THE TASK:
Among the entries that follow, find the lines containing the string "points" and copy them.

PROVIDED DATA:
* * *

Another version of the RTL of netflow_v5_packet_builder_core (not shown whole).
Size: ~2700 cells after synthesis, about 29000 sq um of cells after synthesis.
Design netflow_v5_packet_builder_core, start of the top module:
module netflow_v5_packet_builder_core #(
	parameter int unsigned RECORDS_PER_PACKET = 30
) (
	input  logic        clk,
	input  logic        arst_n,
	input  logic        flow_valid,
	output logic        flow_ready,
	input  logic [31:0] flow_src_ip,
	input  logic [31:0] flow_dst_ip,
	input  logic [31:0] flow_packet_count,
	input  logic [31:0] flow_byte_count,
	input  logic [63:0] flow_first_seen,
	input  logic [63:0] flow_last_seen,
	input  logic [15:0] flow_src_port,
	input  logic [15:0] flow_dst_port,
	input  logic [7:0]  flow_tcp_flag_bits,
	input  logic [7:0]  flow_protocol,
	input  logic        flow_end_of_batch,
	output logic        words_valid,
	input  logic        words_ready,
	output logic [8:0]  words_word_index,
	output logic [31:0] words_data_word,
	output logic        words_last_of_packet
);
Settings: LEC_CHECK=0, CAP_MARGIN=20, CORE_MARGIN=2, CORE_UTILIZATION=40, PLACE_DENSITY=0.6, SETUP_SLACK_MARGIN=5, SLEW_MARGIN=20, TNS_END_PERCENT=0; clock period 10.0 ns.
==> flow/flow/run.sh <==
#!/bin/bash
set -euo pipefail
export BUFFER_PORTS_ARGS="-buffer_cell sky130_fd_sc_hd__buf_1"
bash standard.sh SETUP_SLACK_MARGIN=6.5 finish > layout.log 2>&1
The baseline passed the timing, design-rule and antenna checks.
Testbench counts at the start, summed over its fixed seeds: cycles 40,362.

==

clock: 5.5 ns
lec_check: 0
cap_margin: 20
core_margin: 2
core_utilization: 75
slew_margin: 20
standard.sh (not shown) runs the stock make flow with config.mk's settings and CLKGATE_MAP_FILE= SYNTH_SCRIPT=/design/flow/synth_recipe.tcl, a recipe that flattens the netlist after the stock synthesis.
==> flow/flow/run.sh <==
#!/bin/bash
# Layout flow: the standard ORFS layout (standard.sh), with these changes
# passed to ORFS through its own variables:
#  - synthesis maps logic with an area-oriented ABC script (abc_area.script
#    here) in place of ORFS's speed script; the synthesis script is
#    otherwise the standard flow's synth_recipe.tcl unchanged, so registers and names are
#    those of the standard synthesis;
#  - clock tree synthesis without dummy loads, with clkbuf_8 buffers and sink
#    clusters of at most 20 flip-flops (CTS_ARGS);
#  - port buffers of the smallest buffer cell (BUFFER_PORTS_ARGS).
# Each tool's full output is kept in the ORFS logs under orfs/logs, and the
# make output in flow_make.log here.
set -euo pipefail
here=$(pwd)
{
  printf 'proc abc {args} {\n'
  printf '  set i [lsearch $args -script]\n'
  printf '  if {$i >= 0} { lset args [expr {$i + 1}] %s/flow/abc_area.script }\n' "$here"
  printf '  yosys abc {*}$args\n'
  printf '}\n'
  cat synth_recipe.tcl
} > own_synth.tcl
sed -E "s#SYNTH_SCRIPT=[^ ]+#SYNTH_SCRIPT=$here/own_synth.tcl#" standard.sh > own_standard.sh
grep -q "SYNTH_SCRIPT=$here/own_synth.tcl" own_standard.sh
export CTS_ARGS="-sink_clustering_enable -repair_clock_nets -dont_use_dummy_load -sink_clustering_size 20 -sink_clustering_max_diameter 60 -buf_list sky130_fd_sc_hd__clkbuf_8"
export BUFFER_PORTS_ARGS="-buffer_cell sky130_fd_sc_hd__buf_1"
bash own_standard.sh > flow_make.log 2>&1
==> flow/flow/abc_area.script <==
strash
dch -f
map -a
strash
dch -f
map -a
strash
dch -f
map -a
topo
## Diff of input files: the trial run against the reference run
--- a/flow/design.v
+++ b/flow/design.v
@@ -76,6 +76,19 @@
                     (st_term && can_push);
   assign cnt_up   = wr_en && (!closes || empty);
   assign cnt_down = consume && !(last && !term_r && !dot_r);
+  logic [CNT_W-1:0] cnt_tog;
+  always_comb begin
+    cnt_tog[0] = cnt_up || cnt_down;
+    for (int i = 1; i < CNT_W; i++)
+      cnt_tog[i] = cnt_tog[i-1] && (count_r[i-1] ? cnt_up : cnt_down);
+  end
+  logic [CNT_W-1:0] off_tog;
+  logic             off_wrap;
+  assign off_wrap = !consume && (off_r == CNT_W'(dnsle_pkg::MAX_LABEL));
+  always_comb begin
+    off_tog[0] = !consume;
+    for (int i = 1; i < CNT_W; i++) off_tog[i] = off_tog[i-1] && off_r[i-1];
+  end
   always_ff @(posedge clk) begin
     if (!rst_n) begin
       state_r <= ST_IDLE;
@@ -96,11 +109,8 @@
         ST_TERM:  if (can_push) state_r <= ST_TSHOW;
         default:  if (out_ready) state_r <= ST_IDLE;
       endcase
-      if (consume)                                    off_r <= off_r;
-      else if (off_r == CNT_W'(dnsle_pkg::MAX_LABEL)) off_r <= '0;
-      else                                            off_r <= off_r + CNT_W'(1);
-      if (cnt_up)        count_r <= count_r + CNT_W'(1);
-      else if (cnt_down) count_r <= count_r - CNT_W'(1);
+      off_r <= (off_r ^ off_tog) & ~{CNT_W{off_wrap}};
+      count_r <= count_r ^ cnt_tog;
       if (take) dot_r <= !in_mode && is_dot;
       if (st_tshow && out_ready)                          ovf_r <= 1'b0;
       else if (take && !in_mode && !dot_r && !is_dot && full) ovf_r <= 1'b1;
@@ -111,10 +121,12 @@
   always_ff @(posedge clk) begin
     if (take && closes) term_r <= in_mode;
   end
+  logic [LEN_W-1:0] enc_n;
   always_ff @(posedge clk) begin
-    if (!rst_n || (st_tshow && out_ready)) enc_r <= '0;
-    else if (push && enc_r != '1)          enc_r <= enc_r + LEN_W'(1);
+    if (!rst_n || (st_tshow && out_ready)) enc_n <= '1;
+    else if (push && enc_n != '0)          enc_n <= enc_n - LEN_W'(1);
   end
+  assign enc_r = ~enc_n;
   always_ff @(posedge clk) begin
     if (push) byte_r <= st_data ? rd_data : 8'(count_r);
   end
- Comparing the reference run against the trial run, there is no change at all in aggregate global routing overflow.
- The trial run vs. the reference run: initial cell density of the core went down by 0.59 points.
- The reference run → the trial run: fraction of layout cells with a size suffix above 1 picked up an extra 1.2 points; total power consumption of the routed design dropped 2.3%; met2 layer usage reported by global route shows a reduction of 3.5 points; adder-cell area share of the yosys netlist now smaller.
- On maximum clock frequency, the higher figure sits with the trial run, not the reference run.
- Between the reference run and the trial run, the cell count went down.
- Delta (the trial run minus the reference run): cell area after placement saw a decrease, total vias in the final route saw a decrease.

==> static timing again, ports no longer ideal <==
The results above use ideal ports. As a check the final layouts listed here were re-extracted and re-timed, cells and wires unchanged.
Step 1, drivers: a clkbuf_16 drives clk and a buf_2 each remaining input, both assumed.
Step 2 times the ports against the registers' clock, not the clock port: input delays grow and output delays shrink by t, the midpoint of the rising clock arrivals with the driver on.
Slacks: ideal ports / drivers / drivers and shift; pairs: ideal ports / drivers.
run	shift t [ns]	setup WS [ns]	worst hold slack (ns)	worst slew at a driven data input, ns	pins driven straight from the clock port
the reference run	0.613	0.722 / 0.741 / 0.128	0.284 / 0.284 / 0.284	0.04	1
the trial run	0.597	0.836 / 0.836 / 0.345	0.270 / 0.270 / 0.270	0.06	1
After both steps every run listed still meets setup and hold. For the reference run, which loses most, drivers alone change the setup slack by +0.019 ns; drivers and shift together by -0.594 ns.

EXERCISE RESPONSE:
- The trial run vs. the reference run: initial cell density of the core went down by 0.59 points.
- The reference run → the trial run: fraction of layout cells with a size suffix above 1 picked up an extra 1.2 points; total power consumption of the routed design dropped 2.3%; met2 layer usage reported by global route shows a reduction of 3.5 points; adder-cell area share of the yosys netlist now smaller.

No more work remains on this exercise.